When I was in Alaska, I once saw a notice about a guest speaker, a Yup’ic man who promoted “mushing for sobriety.” He went from village to village with his bobsled team speaking in favor of staying sober. I never met him, Perhaps mushing was his higher power. When I first read about him I was a bit bemused by his choice of methods. Then I found out he grew up in a family with 8 children. He had buried 7 of his siblings, all of them dead from alcoholism.

So who then is could possibly have a problem with being in AA? The answer is anyone who is an atheist who can’t go 30 min without shouting that fact from the rooftops , and fortunately enough there are sobriety programs, i.e. Rational Recovery, which have a specifically atheist ideology., If they keep anyone sober, I think that’s a very good thing. Some promoters of rational Recovery have attacked AA as being a cult. I think that’s terribly inaccurate. I’m happy to report AA takes a very mellow attitude.

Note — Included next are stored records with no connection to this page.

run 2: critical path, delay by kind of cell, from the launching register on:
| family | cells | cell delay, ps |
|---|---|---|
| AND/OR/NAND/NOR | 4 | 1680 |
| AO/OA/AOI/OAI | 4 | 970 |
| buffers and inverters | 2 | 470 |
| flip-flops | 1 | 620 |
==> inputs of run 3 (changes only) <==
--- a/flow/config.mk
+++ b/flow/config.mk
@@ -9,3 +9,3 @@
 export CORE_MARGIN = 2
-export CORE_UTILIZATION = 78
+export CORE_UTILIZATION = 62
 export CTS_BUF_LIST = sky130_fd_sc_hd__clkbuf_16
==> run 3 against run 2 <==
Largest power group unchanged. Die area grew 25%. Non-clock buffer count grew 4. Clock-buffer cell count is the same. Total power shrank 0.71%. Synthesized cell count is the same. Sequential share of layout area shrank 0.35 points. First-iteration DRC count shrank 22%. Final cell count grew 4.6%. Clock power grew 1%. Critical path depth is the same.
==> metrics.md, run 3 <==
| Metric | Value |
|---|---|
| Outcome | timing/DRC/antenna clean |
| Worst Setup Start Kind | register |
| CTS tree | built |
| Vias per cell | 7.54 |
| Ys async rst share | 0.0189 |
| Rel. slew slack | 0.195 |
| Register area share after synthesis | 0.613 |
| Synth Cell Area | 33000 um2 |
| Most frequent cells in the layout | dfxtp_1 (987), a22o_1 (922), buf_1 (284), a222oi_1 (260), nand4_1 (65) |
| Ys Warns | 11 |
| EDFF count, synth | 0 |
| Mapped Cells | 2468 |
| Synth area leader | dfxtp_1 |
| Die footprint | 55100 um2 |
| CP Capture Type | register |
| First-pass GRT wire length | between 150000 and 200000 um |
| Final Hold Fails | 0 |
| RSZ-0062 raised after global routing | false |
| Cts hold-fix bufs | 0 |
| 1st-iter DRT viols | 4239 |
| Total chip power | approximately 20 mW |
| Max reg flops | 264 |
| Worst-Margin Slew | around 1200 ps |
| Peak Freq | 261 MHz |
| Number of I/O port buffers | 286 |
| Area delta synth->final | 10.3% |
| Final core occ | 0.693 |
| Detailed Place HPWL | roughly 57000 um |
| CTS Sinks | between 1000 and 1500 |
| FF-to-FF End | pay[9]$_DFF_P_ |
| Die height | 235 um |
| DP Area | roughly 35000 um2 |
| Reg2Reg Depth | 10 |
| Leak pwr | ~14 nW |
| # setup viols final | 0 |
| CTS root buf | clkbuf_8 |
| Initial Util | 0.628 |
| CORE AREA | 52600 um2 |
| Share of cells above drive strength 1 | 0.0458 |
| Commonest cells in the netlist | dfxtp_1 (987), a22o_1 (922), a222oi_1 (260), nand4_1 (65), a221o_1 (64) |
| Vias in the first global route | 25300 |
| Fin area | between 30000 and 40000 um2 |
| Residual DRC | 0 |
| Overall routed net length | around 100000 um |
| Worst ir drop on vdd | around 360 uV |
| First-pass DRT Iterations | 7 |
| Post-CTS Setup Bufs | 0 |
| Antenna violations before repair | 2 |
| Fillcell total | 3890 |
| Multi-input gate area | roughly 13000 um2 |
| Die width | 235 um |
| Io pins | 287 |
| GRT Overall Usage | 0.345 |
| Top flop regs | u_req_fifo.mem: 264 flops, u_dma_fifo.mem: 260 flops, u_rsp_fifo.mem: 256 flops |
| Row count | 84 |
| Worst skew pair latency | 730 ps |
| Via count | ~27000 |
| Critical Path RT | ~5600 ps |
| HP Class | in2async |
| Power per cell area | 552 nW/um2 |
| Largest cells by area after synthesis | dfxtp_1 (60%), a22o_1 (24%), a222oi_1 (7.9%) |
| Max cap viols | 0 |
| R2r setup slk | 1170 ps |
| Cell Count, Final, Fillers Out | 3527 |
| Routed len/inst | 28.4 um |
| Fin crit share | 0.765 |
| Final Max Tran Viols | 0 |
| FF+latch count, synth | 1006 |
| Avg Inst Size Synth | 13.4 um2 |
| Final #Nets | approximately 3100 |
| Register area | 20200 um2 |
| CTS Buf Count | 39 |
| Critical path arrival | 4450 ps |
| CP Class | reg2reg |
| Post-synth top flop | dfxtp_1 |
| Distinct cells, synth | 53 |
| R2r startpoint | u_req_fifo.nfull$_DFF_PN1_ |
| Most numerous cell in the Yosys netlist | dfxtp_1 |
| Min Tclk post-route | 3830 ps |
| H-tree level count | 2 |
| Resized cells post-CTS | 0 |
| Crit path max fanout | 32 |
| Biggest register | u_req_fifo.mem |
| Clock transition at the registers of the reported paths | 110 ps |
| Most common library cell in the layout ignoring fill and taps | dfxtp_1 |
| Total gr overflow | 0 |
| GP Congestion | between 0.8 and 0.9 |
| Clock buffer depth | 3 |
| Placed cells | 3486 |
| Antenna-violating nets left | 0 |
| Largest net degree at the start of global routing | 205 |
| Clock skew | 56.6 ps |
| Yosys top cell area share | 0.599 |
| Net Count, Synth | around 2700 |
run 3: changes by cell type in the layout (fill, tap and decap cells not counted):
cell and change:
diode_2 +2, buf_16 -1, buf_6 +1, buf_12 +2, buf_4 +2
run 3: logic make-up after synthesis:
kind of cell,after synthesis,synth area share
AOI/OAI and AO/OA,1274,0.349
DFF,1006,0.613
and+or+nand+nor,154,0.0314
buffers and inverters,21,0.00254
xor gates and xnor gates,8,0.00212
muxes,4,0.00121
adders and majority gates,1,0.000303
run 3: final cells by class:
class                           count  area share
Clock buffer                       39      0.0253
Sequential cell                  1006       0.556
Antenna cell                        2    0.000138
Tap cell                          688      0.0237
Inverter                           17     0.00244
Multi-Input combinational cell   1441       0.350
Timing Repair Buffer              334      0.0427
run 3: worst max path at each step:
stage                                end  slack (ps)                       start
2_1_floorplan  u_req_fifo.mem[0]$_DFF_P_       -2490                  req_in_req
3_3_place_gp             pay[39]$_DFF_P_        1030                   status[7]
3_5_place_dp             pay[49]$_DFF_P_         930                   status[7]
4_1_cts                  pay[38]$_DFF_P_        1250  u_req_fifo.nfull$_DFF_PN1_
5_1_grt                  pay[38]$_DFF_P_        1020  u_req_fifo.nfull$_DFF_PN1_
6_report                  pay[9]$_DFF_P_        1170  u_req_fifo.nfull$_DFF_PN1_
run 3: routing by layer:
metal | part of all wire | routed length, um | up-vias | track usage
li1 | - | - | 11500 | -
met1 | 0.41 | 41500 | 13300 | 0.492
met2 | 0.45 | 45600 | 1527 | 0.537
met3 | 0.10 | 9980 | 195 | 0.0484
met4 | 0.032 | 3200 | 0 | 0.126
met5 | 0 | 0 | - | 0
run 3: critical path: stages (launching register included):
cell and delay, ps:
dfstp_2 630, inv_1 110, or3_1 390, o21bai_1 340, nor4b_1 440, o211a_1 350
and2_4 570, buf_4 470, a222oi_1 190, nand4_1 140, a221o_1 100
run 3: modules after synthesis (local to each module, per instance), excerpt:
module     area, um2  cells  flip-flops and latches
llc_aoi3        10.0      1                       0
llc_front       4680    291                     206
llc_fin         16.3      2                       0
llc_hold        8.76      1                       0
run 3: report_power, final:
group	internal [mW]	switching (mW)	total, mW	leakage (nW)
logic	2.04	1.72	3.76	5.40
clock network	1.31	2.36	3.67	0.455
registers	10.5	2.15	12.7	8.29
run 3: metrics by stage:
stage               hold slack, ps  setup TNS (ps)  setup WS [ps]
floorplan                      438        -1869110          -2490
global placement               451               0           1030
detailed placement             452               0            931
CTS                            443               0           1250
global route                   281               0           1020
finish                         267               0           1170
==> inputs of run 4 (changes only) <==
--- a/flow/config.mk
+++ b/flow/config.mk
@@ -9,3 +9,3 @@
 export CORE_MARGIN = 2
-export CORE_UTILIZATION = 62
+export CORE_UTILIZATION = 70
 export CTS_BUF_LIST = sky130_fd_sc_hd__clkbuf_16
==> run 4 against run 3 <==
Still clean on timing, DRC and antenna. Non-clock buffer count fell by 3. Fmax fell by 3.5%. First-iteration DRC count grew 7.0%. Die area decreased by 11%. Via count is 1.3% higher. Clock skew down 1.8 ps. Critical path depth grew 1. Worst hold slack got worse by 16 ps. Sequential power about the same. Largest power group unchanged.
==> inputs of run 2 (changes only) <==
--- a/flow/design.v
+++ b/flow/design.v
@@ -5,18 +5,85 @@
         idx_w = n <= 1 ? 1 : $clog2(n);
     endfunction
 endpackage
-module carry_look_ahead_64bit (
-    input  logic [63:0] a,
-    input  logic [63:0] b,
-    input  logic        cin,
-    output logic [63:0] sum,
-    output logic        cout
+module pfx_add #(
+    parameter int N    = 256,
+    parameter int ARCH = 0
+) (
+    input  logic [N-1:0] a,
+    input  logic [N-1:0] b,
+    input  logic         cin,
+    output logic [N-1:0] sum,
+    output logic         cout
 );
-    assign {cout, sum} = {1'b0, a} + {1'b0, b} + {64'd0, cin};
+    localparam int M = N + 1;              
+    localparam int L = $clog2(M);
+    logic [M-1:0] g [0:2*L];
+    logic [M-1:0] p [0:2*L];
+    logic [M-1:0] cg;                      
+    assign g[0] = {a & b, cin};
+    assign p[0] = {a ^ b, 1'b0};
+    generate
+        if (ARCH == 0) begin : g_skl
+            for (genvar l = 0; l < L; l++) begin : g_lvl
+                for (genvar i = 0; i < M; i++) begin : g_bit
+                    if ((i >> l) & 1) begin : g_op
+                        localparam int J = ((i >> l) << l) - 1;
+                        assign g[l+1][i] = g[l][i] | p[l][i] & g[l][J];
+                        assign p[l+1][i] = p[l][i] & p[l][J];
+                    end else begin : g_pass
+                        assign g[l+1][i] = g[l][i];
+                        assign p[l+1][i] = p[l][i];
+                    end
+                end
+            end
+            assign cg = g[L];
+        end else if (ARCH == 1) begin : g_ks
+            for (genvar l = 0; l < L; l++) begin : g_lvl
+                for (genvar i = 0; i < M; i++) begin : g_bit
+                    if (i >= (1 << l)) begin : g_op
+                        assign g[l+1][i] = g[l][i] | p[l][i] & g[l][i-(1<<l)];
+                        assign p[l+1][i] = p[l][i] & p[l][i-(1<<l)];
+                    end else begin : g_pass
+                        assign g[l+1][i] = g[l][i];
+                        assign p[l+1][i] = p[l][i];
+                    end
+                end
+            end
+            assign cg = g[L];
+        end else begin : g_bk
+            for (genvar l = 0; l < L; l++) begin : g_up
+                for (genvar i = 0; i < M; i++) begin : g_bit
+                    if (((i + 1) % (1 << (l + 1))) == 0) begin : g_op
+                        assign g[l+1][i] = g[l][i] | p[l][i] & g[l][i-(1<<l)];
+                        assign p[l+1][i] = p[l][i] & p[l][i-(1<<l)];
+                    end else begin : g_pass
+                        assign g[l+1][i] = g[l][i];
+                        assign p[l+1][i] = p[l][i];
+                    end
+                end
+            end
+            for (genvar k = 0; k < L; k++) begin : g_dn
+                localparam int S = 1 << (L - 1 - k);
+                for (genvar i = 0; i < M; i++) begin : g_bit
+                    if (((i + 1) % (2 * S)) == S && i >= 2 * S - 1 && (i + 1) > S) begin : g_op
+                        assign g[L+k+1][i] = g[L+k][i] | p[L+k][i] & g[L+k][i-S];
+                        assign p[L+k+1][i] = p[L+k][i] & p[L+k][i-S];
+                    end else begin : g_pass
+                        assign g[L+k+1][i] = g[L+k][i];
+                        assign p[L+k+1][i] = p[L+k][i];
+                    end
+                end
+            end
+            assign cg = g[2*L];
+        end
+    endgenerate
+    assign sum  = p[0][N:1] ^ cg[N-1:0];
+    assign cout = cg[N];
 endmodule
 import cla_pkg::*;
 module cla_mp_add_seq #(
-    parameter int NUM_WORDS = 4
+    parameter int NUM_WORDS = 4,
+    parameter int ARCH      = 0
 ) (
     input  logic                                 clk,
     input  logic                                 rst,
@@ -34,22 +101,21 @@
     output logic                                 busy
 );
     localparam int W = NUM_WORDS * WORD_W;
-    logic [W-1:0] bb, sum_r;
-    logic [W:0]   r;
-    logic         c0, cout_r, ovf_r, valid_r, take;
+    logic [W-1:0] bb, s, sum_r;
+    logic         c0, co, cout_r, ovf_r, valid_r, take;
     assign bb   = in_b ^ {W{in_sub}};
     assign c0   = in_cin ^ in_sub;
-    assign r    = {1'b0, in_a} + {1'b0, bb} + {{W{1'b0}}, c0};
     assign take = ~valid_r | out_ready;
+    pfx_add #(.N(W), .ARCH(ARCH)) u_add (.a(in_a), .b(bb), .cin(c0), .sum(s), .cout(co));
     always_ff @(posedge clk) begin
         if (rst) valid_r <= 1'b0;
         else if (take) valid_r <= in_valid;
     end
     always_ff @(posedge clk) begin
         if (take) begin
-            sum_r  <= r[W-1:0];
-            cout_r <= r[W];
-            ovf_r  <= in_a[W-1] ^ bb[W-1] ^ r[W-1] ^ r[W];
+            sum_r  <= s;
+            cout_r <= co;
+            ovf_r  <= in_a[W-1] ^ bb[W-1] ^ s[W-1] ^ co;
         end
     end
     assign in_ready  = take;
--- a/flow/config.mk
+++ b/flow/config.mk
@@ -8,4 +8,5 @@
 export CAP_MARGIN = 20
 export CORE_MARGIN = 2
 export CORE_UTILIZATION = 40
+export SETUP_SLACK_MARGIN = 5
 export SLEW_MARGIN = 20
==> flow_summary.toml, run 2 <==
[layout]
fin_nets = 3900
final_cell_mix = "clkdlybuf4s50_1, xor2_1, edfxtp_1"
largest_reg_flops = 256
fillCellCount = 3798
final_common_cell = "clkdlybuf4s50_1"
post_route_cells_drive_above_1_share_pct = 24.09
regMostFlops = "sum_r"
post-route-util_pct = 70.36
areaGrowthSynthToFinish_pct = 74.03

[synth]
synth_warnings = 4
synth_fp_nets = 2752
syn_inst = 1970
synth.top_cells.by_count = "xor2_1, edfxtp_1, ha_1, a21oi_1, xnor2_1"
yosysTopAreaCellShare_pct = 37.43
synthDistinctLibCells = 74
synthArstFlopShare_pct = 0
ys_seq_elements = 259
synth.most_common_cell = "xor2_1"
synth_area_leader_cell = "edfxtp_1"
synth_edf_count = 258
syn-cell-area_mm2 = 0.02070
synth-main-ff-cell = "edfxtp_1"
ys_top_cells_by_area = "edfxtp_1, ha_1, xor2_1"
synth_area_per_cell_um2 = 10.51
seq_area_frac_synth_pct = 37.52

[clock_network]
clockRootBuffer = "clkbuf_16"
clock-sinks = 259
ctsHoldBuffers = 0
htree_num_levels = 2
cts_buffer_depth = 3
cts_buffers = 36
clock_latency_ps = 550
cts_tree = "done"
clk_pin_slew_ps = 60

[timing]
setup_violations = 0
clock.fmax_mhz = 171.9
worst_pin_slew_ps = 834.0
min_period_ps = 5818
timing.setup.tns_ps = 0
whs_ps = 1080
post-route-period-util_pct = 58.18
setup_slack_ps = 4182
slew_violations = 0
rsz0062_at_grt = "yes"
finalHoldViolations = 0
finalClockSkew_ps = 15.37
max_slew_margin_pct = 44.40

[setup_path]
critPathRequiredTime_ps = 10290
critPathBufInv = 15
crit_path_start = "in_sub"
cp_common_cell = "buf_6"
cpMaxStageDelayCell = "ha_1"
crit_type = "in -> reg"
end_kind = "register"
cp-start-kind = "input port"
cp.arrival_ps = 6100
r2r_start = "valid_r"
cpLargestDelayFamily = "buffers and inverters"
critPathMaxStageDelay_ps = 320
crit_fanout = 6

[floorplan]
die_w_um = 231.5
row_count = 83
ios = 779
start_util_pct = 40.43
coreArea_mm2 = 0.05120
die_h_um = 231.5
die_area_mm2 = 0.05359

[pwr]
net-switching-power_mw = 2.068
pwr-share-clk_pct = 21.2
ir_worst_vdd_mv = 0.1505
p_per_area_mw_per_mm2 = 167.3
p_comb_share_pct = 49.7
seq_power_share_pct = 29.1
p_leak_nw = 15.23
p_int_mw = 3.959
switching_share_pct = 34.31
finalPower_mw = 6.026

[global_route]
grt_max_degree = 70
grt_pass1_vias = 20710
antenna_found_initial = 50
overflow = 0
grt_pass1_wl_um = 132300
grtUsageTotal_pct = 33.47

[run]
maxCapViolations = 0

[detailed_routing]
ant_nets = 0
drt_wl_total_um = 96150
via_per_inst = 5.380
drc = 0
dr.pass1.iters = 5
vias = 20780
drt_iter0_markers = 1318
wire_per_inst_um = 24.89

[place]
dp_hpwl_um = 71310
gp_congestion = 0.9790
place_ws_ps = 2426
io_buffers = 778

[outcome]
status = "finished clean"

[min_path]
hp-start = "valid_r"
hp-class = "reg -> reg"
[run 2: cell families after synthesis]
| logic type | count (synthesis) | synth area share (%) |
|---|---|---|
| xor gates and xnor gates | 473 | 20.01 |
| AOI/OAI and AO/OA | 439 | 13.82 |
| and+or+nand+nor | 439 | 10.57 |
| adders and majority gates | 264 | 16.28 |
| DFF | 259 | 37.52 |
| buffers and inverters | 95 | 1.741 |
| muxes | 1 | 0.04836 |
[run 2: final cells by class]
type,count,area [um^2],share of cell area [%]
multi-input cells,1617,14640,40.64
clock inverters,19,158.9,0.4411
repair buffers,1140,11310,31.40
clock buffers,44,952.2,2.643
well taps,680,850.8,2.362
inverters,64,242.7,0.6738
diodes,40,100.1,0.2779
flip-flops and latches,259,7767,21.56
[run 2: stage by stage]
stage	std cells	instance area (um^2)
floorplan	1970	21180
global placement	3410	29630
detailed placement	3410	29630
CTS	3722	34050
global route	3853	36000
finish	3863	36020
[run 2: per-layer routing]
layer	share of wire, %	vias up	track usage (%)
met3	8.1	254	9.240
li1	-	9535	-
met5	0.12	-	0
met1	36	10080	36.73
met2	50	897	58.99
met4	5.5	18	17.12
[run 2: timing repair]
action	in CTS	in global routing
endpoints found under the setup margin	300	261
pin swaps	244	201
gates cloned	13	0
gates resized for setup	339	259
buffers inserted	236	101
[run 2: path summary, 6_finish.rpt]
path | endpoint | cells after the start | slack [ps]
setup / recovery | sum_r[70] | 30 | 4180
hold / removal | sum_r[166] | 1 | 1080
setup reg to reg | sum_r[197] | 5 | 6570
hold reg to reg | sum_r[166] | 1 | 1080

If anyone wants to know how I came to be such an expert on alcoholism, although I’m a teetotaler myself, the answer is I spent five years as a public defender in western Alaska, where I sometimes represented clients with alcohol-related priors that numbered in the triple digits. If everybody west of Anchorage stopped drinking, 90% of all public defenders would be out of a job, and the ones who weren’t unemployed would have to work one morning every other week.